They dined on mince, and slices of quince,
      Which they ate with a runcible spoon;
And hand in hand, on the edge of the sand,
      They danced by the light of the moon,
           The moon,
           The moon,
      They danced by the light of the moon.
The Owl and the Pussy-cat by Edward Lear

If the most admired literary achievements of the Victorians are to be found primarily in prose ("Meredith was a prose Browning," Oscar Wilde quipped, "and so was Browning"), there was also a backlash against prosaic proprieties in the form of an overripe musicality—as in Tennyson's syrupy imitation of Keats in "The moan of doves in immemorial elms,/And murmuring of innumerable bees" or Swinburne's self-conscious alliterations and heavy-lidded, enervated rhythms as he exchanges "the lilies and languors of virtue/For the raptures and roses of vice." The comedians were actually among the poets with the most sensitive ears. And the most musical of all these poems (Stravinsky loved it and set it to music) is surely Lear's endearing masterpiece.

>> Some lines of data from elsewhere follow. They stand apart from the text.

--- src/logic/rtcca_pkg.sv ---
// rtcca_pkg: constants and types of the clock calibration and alarm block
//
// Operation
// - calibration signed, times four, applied each minute
// - negative removes pulses, positive adds pulses
// - enable bit 15 gates alarm, hardware clears it
// - mask field 13:10 selects matching digits
// - zero repeat without indefinite bit: one alarm
// - repeat count FFh gives 255 repetitions
// - decrement per alarm; at zero final alarm, disable
// - indefinite bit 14 rolls zero to FFh
// - every alarm event sets status bit 0; it raises an interrupt only while mask bit 0 is set
// - alarm pulse output toggles on each alarm
// - interval half second to one year, repeat options
package rtcca_pkg;
	localparam int unsigned ADDR_W = 8;
	localparam int unsigned DATA_W = 32;

	localparam logic [ADDR_W-1:0] OFS_CFG   = 8'h00;
	localparam logic [ADDR_W-1:0] OFS_ACFG  = 8'h04;
	localparam logic [ADDR_W-1:0] OFS_TIME  = 8'h08;
	localparam logic [ADDR_W-1:0] OFS_DATE  = 8'h0C;
	localparam logic [ADDR_W-1:0] OFS_ATIME = 8'h10;
	localparam logic [ADDR_W-1:0] OFS_ADATE = 8'h14;
	localparam logic [ADDR_W-1:0] OFS_STAT  = 8'h18;
	localparam logic [ADDR_W-1:0] OFS_MASK  = 8'h1C;

	// clock_config_calib_register
	localparam int unsigned CFG_ON_BIT   = 15;
	localparam int unsigned CFG_SYNC_BIT = 12;
	localparam int unsigned CAL_LSB      = 0;
	// alarm_config_register
	localparam int unsigned ACFG_EN_BIT    = 15;
	localparam int unsigned ACFG_INDEFINITE_REPEAT_BIT = 14;
	localparam int unsigned ACFG_MSK_LSB   = 10;
	localparam int unsigned ACFG_RPT_LSB   = 0;
	// time and date words
	localparam int unsigned SEC_LSB  = 0;
	localparam int unsigned MIN_LSB  = 8;
	localparam int unsigned HOUR_LSB = 16;
	localparam int unsigned WDAY_LSB = 24;
	localparam int unsigned DAY_LSB  = 0;
	localparam int unsigned MON_LSB  = 8;
	localparam int unsigned YEAR_LSB = 16;
	// status and mask bits
	localparam int unsigned EV_N     = 2;
	localparam int unsigned EV_ALARM = 0;
	localparam int unsigned EV_SEC   = 1;

	localparam int unsigned XTAL_HZ    = 32768;
	localparam int unsigned SYNC_TICKS = 32;
	localparam int unsigned PRE_W      = 17;
	localparam logic signed [PRE_W-1:0] PRE_TOP  = PRE_W'(XTAL_HZ - 1);
	localparam logic signed [PRE_W-1:0] PRE_HALF = PRE_W'(XTAL_HZ / 2 - 1);
	localparam logic signed [PRE_W-1:0] PRE_SYNC = PRE_W'(XTAL_HZ - SYNC_TICKS);
	localparam int unsigned CAL_SHIFT  = 2;
	localparam logic [7:0]  RPT_ROLL   = 8'hFF;

	typedef logic [3:0] rtcca_alarm_match_mask_t;
	localparam rtcca_alarm_match_mask_t MSK_HALF  = 4'h0;
	localparam rtcca_alarm_match_mask_t MSK_SEC   = 4'h1;
	localparam rtcca_alarm_match_mask_t MSK_10SEC = 4'h2;
	localparam rtcca_alarm_match_mask_t MSK_MIN   = 4'h3;
	localparam rtcca_alarm_match_mask_t MSK_10MIN = 4'h4;
	localparam rtcca_alarm_match_mask_t MSK_HOUR  = 4'h5;
	localparam rtcca_alarm_match_mask_t MSK_DAY   = 4'h6;
	localparam rtcca_alarm_match_mask_t MSK_WEEK  = 4'h7;
	localparam rtcca_alarm_match_mask_t MSK_MONTH = 4'h8;
	localparam rtcca_alarm_match_mask_t MSK_YEAR  = 4'h9;

	typedef struct packed {
		logic [6:0] year;
		logic [3:0] mon;
		logic [4:0] day;
		logic [2:0] wday;
		logic [4:0] hour;
		logic [5:0] min;
		logic [5:0] sec;
	} rtcca_time_t;

	localparam rtcca_time_t TIME_RESET = '{mon: 4'h1, day: 5'h01, default: '0};
	localparam logic [5:0] SEC_LAST  = 6'h3B;
	localparam logic [5:0] MIN_LAST  = 6'h3B;
	localparam logic [4:0] HOUR_LAST = 5'h17;
	localparam logic [2:0] WDAY_LAST = 3'h6;
	localparam logic [3:0] MON_LAST  = 4'hC;
	localparam logic [6:0] YEAR_LAST = 7'h63;
	localparam logic [4:0] DAY_31    = 5'h1F;
	localparam logic [4:0] DAY_30    = 5'h1E;
	localparam logic [4:0] DAY_29    = 5'h1D;
	localparam logic [4:0] DAY_28    = 5'h1C;
	localparam logic [5:0] DIGIT_10  = 6'h0A;
endpackage

--- src/logic/rtcca_reg_if.sv ---
// rtcca_reg_if: register access strobes between the bus slave and the core
`timescale 1ns/1ps
interface rtcca_reg_if;
	import rtcca_pkg::*;
	logic              wr_stb;
	logic [ADDR_W-1:0] addr;
	logic [DATA_W-1:0] wdata;
	logic [DATA_W-1:0] rdata;
	logic              hit;
	modport bus  (output wr_stb, output addr, output wdata, input rdata, input hit);
	modport core (input wr_stb, input addr, input wdata, output rdata, output hit);
endinterface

Music is crucial. Lear is explicit about its importance. The Owl is a proto-rock star, winning his way into the Pussy-cat's heart with the help of a "small guitar." More covertly, Lear keeps ringing surprising variations on his own delicately intricate musical pattern. His 11-line stanzas consist of twin ballad-quatrains, rhyming ABCB DEFE in alternating tetrameters and trimeters mixing iambic (_ /) and anapestic (_ _ /) feet, followed by three short lines, and a little verse "tail" (not inappropriate for a poem whose heroine is a pussy-cat). But there's a formal ambiguity. The last line of the double quatrain reappears—complete—at the very end of the stanza, and these two identical lines surround two even shorter identical (monometer) lines. So the last line of the double quatrain also serves as the first line of a third quatrain, all four of whose lines end with the same word.

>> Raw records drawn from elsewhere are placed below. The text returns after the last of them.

### src/hdl/logic_cell_pkg.sv
// Package: register map, field layout and carrier types of the gate select block
package logic_cell_pkg;

    // ************************************************************
    // Sizes
    // ************************************************************
    localparam int GATE_COUNT = 4;
    localparam int DATA_COUNT = 4;
    localparam int CELL_INPUTS = 16;

    typedef logic [3:0] reg_addr_t;
    typedef logic [7:0] reg_data_t;
    typedef logic [3:0] data_vec_t;
    typedef logic [2:0] src_sel_t;
    typedef logic [15:0] cell_in_t;

    // ************************************************************
    // Register indices (plain port, one byte per index)
    // ************************************************************
    localparam reg_addr_t GATE1_SEL_IDX = 4'h0;
    localparam reg_addr_t GATE2_SEL_IDX = 4'h1;
    localparam reg_addr_t GATE3_SEL_IDX = 4'h2;
    localparam reg_addr_t GATE4_SEL_IDX = 4'h3;
    localparam reg_addr_t DATA12_SEL_IDX = 4'h4;
    localparam reg_addr_t DATA34_SEL_IDX = 4'h5;
    localparam reg_addr_t MIRROR_IDX = 4'h6;

    // ************************************************************
    // Field layout and reset values
    // ************************************************************
    localparam int TERM_TRUE_OFS = 1;
    localparam int TERM_INV_OFS = 0;
    localparam int TERM_STRIDE = 2;
    localparam int HIGH_SEL_LSB = 4;
    localparam int LOW_SEL_LSB = 0;
    localparam int MIRROR_CELL1_BIT = 0;
    localparam int MIRROR_CELL2_BIT = 1;
    localparam int SEL_RANGE_BIT = 2;
    localparam logic [3:0] D4_LOW_BASE = 4'h0;
    localparam logic [3:0] D4_HIGH_BASE = 4'hc;
    localparam reg_data_t TERM_SEL_RESET = 8'h00;
    localparam reg_data_t SRC_SEL_RESET = 8'h00;
    localparam reg_data_t READ_ZERO = 8'h00;
    localparam logic [1:0] MIRROR_RESET = 2'h0;

    // ************************************************************
    // Carriers
    // ************************************************************
    typedef struct packed {
        logic d4_true;
        logic d4_inv;
        logic d3_true;
        logic d3_inv;
        logic d2_true;
        logic d2_inv;
        logic d1_true;
        logic d1_inv;
    } term_sel_t;

    typedef struct packed {
        reg_addr_t addr;
        reg_data_t wdata;
        logic wr;
        logic rd;
    } reg_req_t;

endpackage

### src/hdl/gate_term_or.sv
// One data gate: OR of the enabled true and inverted data terms
`timescale 1ns/100ps
`default_nettype none
module gate_term_or (
    // Term enables for this gate
    input wire logic_cell_pkg::term_sel_t sel,
    // The four selected data signals, true form
    input wire logic_cell_pkg::data_vec_t data,
    // Gate result before any polarity stage
    output logic gate_comb
);
    import logic_cell_pkg::*;

    logic [7:0] sel_bits;
    data_vec_t term_hit;

    assign sel_bits = sel;

    // ************************************************************
    // Per data input: true term and inverted term
    // ************************************************************
    genvar k;
    generate
        for (k = 0; k < DATA_COUNT; k = k + 1) begin : g_term
            // Cleared bit drops that form from the gate
            assign term_hit[k] = (sel_bits[k*TERM_STRIDE+TERM_TRUE_OFS] & data[k])
                | (sel_bits[k*TERM_STRIDE+TERM_INV_OFS] & ~data[k]);
        end
    endgenerate

    // Empty selection yields zero, since OR of nothing is zero
    assign gate_comb = |term_hit;

endmodule
`default_nettype wire

### src/hdl/logic_cell_gate_select.sv
// Gate select matrix of a logic cell with the shared output mirror register
// Contract
// Gate two select: d4 true..d1 inverted
// Gate three select, same bit order
// Gate four select, same layout
// Cleared select bit excludes that term
// Selects read/write; keep value on warm reset
// Mirror: bit1 cell two, bit0 cell one
// Mirror upper six bits read zero
// Gate one select, same layout
// Data four chosen by three-bit selector
// Gate ORs enabled terms; none gives zero
`timescale 1ns/100ps
`default_nettype none
module logic_cell_gate_select (
    // Clock and reset
    input wire logic sys_clk,
    input wire logic arst_n,
    // Non power-on reset: clears mirror, keeps selects
    input wire logic warm_rst,
    // Register port
    input wire logic_cell_pkg::reg_req_t reg_req,
    output logic_cell_pkg::reg_data_t rd_data,
    // Cell inputs and the data signals picked elsewhere
    input wire logic_cell_pkg::cell_in_t cell_input_bus,
    input wire logic data1_true,
    input wire logic data2_true,
    input wire logic data3_true,
    // Outputs of the two cells, mirrored for software
    input wire logic cell1_output,
    input wire logic cell2_output,
    // Selector codes for the external data1..3 muxes
    output logic_cell_pkg::src_sel_t data1_source_sel,
    output logic_cell_pkg::src_sel_t data2_source_sel,
    output logic_cell_pkg::src_sel_t data3_source_sel,
    // Data four and the gate results
    output logic data4_sig,
    output logic gate1_out,
    output logic gate2_out,
    output logic gate3_out,
    output logic gate4_out
);
    import logic_cell_pkg::*;

    // ************************************************************
    // Storage
    // ************************************************************
    term_sel_t gate1_term_select_reg;
    term_sel_t gate2_term_select_reg;
    term_sel_t gate3_term_select_reg;
    term_sel_t gate4_term_select_reg;
    src_sel_t data1_sel_reg;
    src_sel_t data2_sel_reg;
    src_sel_t data3_sel_reg;
    src_sel_t data4_source_sel_reg;
    logic [1:0] cell_output_mirror_reg;
    reg_data_t rd_data_reg;
    reg_data_t rd_data_next;
    logic data4_reg;
    logic [3:0] gate_out_reg;

    // ************************************************************
    // Decode
    // ************************************************************
    logic wr_gate1;
    logic wr_gate2;
    logic wr_gate3;
    logic wr_gate4;
    logic wr_data12;
    logic wr_data34;
    logic [3:0] data4_index;
    logic data4_next;
    data_vec_t data_now;
    term_sel_t gate_sel [GATE_COUNT];
    logic [3:0] gate_comb;

    // Write strobes per register; mirror index has none on purpose
    assign wr_gate1 = reg_req.wr && (reg_req.addr == GATE1_SEL_IDX);
    assign wr_gate2 = reg_req.wr && (reg_req.addr == GATE2_SEL_IDX);
    assign wr_gate3 = reg_req.wr && (reg_req.addr == GATE3_SEL_IDX);
    assign wr_gate4 = reg_req.wr && (reg_req.addr == GATE4_SEL_IDX);
    assign wr_data12 = reg_req.wr && (reg_req.addr == DATA12_SEL_IDX);
    assign wr_data34 = reg_req.wr && (reg_req.addr == DATA34_SEL_IDX);

    // ************************************************************
    // Gate select registers
    // ************************************************************
    // Power-on value is unknown in silicon; zero here for a known start.
    // Warm reset does not touch these, so contents survive it.
    always_ff @(posedge sys_clk or negedge arst_n) begin
        if (!arst_n) begin
            gate1_term_select_reg <= TERM_SEL_RESET;
        end else if (wr_gate1) begin
            gate1_term_select_reg <= reg_req.wdata;
        end
    end

    // Gate two select
    always_ff @(posedge sys_clk or negedge arst_n) begin
        if (!arst_n) begin
            gate2_term_select_reg <= TERM_SEL_RESET;
        end else if (wr_gate2) begin
            gate2_term_select_reg <= reg_req.wdata;
        end
    end

    // Gate three select
    always_ff @(posedge sys_clk or negedge arst_n) begin
        if (!arst_n) begin
            gate3_term_select_reg <= TERM_SEL_RESET;
        end else if (wr_gate3) begin
            gate3_term_select_reg <= reg_req.wdata;
        end
    end

    // Gate four select
    always_ff @(posedge sys_clk or negedge arst_n) begin
        if (!arst_n) begin
            gate4_term_select_reg <= TERM_SEL_RESET;
        end else if (wr_gate4) begin
            gate4_term_select_reg <= reg_req.wdata;
        end
    end

    // ************************************************************
    // Data source selectors
    // ************************************************************
    // Data one and two codes, driven out to the external muxes
    always_ff @(posedge sys_clk or negedge arst_n) begin
        if (!arst_n) begin
            data1_sel_reg <= SRC_SEL_RESET[2:0];
            data2_sel_reg <= SRC_SEL_RESET[2:0];
        end else if (wr_data12) begin
            data1_sel_reg <= reg_req.wdata[LOW_SEL_LSB +: 3];
            data2_sel_reg <= reg_req.wdata[HIGH_SEL_LSB +: 3];
        end
    end

    // Data three and four codes; bits 7 and 3 are not stored
    always_ff @(posedge sys_clk or negedge arst_n) begin
        if (!arst_n) begin
            data3_sel_reg <= SRC_SEL_RESET[2:0];
            data4_source_sel_reg <= SRC_SEL_RESET[2:0];
        end else if (wr_data34) begin
            data3_sel_reg <= reg_req.wdata[LOW_SEL_LSB +: 3];
            data4_source_sel_reg <= reg_req.wdata[HIGH_SEL_LSB +: 3];
        end
    end

    assign data1_source_sel = data1_sel_reg;
    assign data2_source_sel = data2_sel_reg;
    assign data3_source_sel = data3_sel_reg;

    // Data four mux: codes 1xx take inputs 0..3, codes 0xx take 12..15
    always_comb begin
        if (data4_source_sel_reg[SEL_RANGE_BIT]) begin
            data4_index = D4_LOW_BASE + {2'h0, data4_source_sel_reg[1:0]};
        end else begin
            data4_index = D4_HIGH_BASE + {2'h0, data4_source_sel_reg[1:0]};
        end
        data4_next = cell_input_bus[data4_index];
    end

    // Registered so data four lines up with the gate outputs
    always_ff @(posedge sys_clk or negedge arst_n) begin
        if (!arst_n) begin
            data4_reg <= 1'b0;
        end else begin
            data4_reg <= data4_next;
        end
    end

    assign data4_sig = data4_reg;

    // ************************************************************
    // Gate matrix
    // ************************************************************
    // Gates see data four straight from the mux, not the delayed copy,
    // so a gate result reflects the inputs of the same cycle.
    assign data_now = {data4_next, data3_true, data2_true, data1_true};

    assign gate_sel[0] = gate1_term_select_reg;
    assign gate_sel[1] = gate2_term_select_reg;
    assign gate_sel[2] = gate3_term_select_reg;
    assign gate_sel[3] = gate4_term_select_reg;

    // One OR stage per gate
    genvar g;
    generate
        for (g = 0; g < GATE_COUNT; g = g + 1) begin : g_gate
            gate_term_or u_gate (
                .sel(gate_sel[g]),
                .data(data_now),
                .gate_comb(gate_comb[g])
            );
        end
    endgenerate

    // Gate results from flip-flops; polarity is applied downstream
    always_ff @(posedge sys_clk or negedge arst_n) begin
        if (!arst_n) begin
            gate_out_reg <= 4'h0;
        end else begin
            gate_out_reg <= gate_comb;
        end
    end

    assign gate1_out = gate_out_reg[0];
    assign gate2_out = gate_out_reg[1];
    assign gate3_out = gate_out_reg[2];
    assign gate4_out = gate_out_reg[3];

    // ************************************************************
    // Output mirror
    // ************************************************************
    // Sampled every cycle; any reset clears it. Software writes to the
    // mirror index are dropped: there is no write path at all.
    always_ff @(posedge sys_clk or negedge arst_n) begin
        if (!arst_n) begin
            cell_output_mirror_reg <= MIRROR_RESET;
        end else if (warm_rst) begin
            cell_output_mirror_reg <= MIRROR_RESET;
        end else begin
            cell_output_mirror_reg[MIRROR_CELL1_BIT] <= cell1_output;
            cell_output_mirror_reg[MIRROR_CELL2_BIT] <= cell2_output;
        end
    end

    // ************************************************************
    // Read path
    // ************************************************************
    // Unmapped indices and unimplemented bits read as zero
    always_comb begin
        rd_data_next = READ_ZERO;
        unique case (reg_req.addr)
            GATE1_SEL_IDX: begin
                rd_data_next = gate1_term_select_reg;
            end
            GATE2_SEL_IDX: begin
                rd_data_next = gate2_term_select_reg;
            end
            GATE3_SEL_IDX: begin
                rd_data_next = gate3_term_select_reg;
            end
            GATE4_SEL_IDX: begin
                rd_data_next = gate4_term_select_reg;
            end
            DATA12_SEL_IDX: begin
                rd_data_next[LOW_SEL_LSB +: 3] = data1_sel_reg;
                rd_data_next[HIGH_SEL_LSB +: 3] = data2_sel_reg;
            end
            DATA34_SEL_IDX: begin
                rd_data_next[LOW_SEL_LSB +: 3] = data3_sel_reg;
                rd_data_next[HIGH_SEL_LSB +: 3] = data4_source_sel_reg;
            end
            MIRROR_IDX: begin
                rd_data_next[1:0] = cell_output_mirror_reg;
            end
            default: begin
                rd_data_next = READ_ZERO;
            end
        endcase
    end

    // Read data stands only in the cycle after the strobe
    always_ff @(posedge sys_clk or negedge arst_n) begin
        if (!arst_n) begin
            rd_data_reg <= READ_ZERO;
        end else if (reg_req.rd) begin
            rd_data_reg <= rd_data_next;
        end else begin
            rd_data_reg <= READ_ZERO;
        end
    end

    assign rd_data = rd_data_reg;

endmodule
`default_nettype wire

### config.mk
export PLATFORM = sky130hd
export DESIGN_NAME = logic_cell_gate_select
export DESIGN_NICKNAME = d
export VERILOG_FILES = /design/src/hdl/logic_cell_pkg.sv /design/src/hdl/gate_term_or.sv /design/src/hdl/logic_cell_gate_select.sv
export SDC_FILE = /design/constraint.sdc
export NUM_CORES = 1
export LEC_CHECK = 0
export ABC_AREA = 1
export BUFFER_PORTS_ARGS = -buffer_cell sky130_fd_sc_hd__clkbuf_2
export CORE_MARGIN = 2
export CORE_UTILIZATION = 45
export CTS_CLUSTER_DIAMETER = 50
export CTS_CLUSTER_SIZE = 12
export DETAILED_ROUTE_END_ITERATION = 8
export PLACE_DENSITY = 0.68
export SETUP_SLACK_MARGIN = 0.4
export SYNTH_ARGS = -nofsm -noshare
export SYNTH_HDL_FRONTEND = slang
export SYNTH_SLANG_ARGS = --single-unit
### constraint.sdc
create_clock -name sys_clk -period 1.8 [get_ports sys_clk]
set_clock_uncertainty 0.1 [all_clocks]
set_input_delay 0.45 -clock sys_clk [delete_from_list [all_inputs] [get_ports sys_clk]]
set_output_delay 0.45 -clock sys_clk [all_outputs]
set_load 0.01 [all_outputs]
* Yosys cells after proc, flatten, opt, wreduce, memory -nomap -nowiden *
Index checks and enable logic that the tools add are counted.

storage, ports and cells
  flip-flop bits (word level) = 59
  input bits = 38
  output and inout bits = 22
  logic and storage cells = 121

cells by class
  add/subtract/negate cells = 1
  $lt $le $gt $ge = 1
  eq/ne operators = 6
  mux-type cells = 10
  bitwise logic cells = 52
  reduce and logical (&&, ||, !) cells = 11

operators with widths
  operator                                                                      number
  1-bit AND                                                                     32
  3-bit case mux with 6 select lines                                            1
  1-bit OR                                                                      16
  4-bit OR reduction                                                            4
  2-bit case mux with 7 select lines                                            1
  4-bit by 3-bit == test with 1-bit output, second input constant               3
  4-bit by 2-bit == test with 1-bit output, second input constant               2
  8-bit 2-to-1 mux                                                              1
  1-bit case mux with 4 select lines                                            2
  1-bit logical AND                                                             6
  1-bit case mux with 6 select lines                                            1
  4-bit by 5-bit less-than comparator with 1-bit output, second input constant  1
  3-bit by 3-bit adder with 4-bit output, first input constant                  1
  1-bit binary-select mux with 4-bit select                                     1
  4-bit by 1-bit == test with 1-bit output, second input constant               1
  4-bit zero test                                                               1
  4-bit 2-to-1 mux                                                              1
  1-bit inverter                                                                4
  2-bit 2-to-1 mux                                                              1
  1-bit 2-to-1 mux                                                              1

* Depth between registers and ports, before layout *
Gate-level depths: netlist of run 1.

  depth in word-level cells = 8
  gate-level depth with buffers = 8
  depth with buffers taken out = 8

* By module *
Synthesis of run 1 repeated with hierarchy kept, for this count alone.

second synthesis, totals
  cell total of the unflattened synthesis = 375
  area, all modules = 2984.1 um^2

by module, submodules not included
  module                  times used  cells each  area each (um^2)  sequential area each (um^2)
  logic_cell_gate_select  1           299         2698.8            1476.4
  gate_term_or            4           19          71.3              0.0

* Least setup slack after synthesis of run 1 *
OpenSTA, ideal clock, no wires.

  path type = input-to-reg
  from = input port reg_req[12] (netlist bit)
  to = register gate2_term_select_reg[6] (netlist bit)
  setup time = 123 ps
  arrival = 1227 ps
  required time = 1577 ps
  slack = 350 ps
  stages = 8
  buffers on the path = 2
  cell sequence = nor2_1 > buf_4 > nand2_2 > clkinv_2 > nand2_4 > buf_6 > nand2_1 > o21ai_2

between the ends
  word-level cells in the longest chain between the ends = 2

RTL lines
  item                                      line                           RTL
  from (decl)                               logic_cell_gate_select.sv:22   input wire logic_cell_pkg::reg_req_t reg_req,
  4-bit by 1-bit == test with 1-bit output  logic_cell_gate_select.sv:79   assign wr_gate2 = reg_req.wr && (reg_req.addr == GATE2_SEL_IDX);
  1-bit logical AND                         logic_cell_gate_select.sv:79
  to (signal assigned)                      logic_cell_gate_select.sv:103  gate2_term_select_reg <= reg_req.wdata;
  to (decl)                                 logic_cell_gate_select.sv:49   term_sel_t gate2_term_select_reg;

No other way between the ends.
A chain may end at the register's enable or synchronous reset.

* Worst setup path after layout of run 1 *
  from = register data2_sel_reg[0], in the netlist data2_source_sel[0]
  to = output port data2_source_sel[0]

RTL lines
  item                    line                           RTL
  from (decl)             logic_cell_gate_select.sv:53   src_sel_t data2_sel_reg;
  from (signal assigned)  logic_cell_gate_select.sv:132  data2_sel_reg <= SRC_SEL_RESET[2:0];
  from (signal assigned)  logic_cell_gate_select.sv:135  data2_sel_reg <= reg_req.wdata[HIGH_SEL_LSB +: 3];
  to (decl)               logic_cell_gate_select.sv:34   output logic_cell_pkg::src_sel_t data2_source_sel,

No word-level cell between the ends.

These overlapping quatrains ingeniously unify the unusual stanza length and expand the efficient clip of the traditional four-line ballad stanza into a more leisurely and copious vehicle. In eleven lines, there are only five different rhymes (in the first stanza, there are arguably only four). And each line without an end-rhyme makes up for this absence with a chiming internal rhyme ("They took some honey, and plenty of money"; "Pussy said to the Owl, "You elegant fowl!"; "O let us be married! too long we have tarried," etc.) Lear further connects the stanzas by having one of these internally rhyming lines ("They sailed away, for a year and a day") rhyme with another ("So they took it away, and were married next day"), across stanzas. He saves until the beginning of the very last stanza his one climactic moment of enjambment—heightening the excitement by rushing without pause from the end of one line into the beginning of the next:
'Dear Pig, are you willing to sell for one shilling
Your ring?'
The most musical gesture of all is the unexpected appearance of those two identical short lines:
What a beautiful Pussy you are,
      You are,
      You are! . . .

With a ring at the end of his nose,
      His nose,
      His nose . . .

They danced by the light of the moon,
      The moon,
      The moon . . .
These veritably trance-like refrains create an atmosphere of mystery and awe that is the deepest quality of this poem. Aren't these facts remarkable! Who could believe them? Yet who couldn't believe them? "You are,/You are!" the Owl insists, perhaps pre-empting his extraordinary lover's possible protestations of modesty. "His nose,/His nose" has an air of amused disbelief (Imagine! Have you ever seen such a thing?). And "The moon,/The moon"—as uncannily poignant as Frost's repetition of "And miles to go before I sleep"—combines a sense of ecstatic revelation with the acceptance of a kind of simple blessing. Lear leaves his two honeymooners bathed in heavenly light, dancing. Reading these lines aloud, which they cry out for, we should be sure we give them their full weight and expansiveness.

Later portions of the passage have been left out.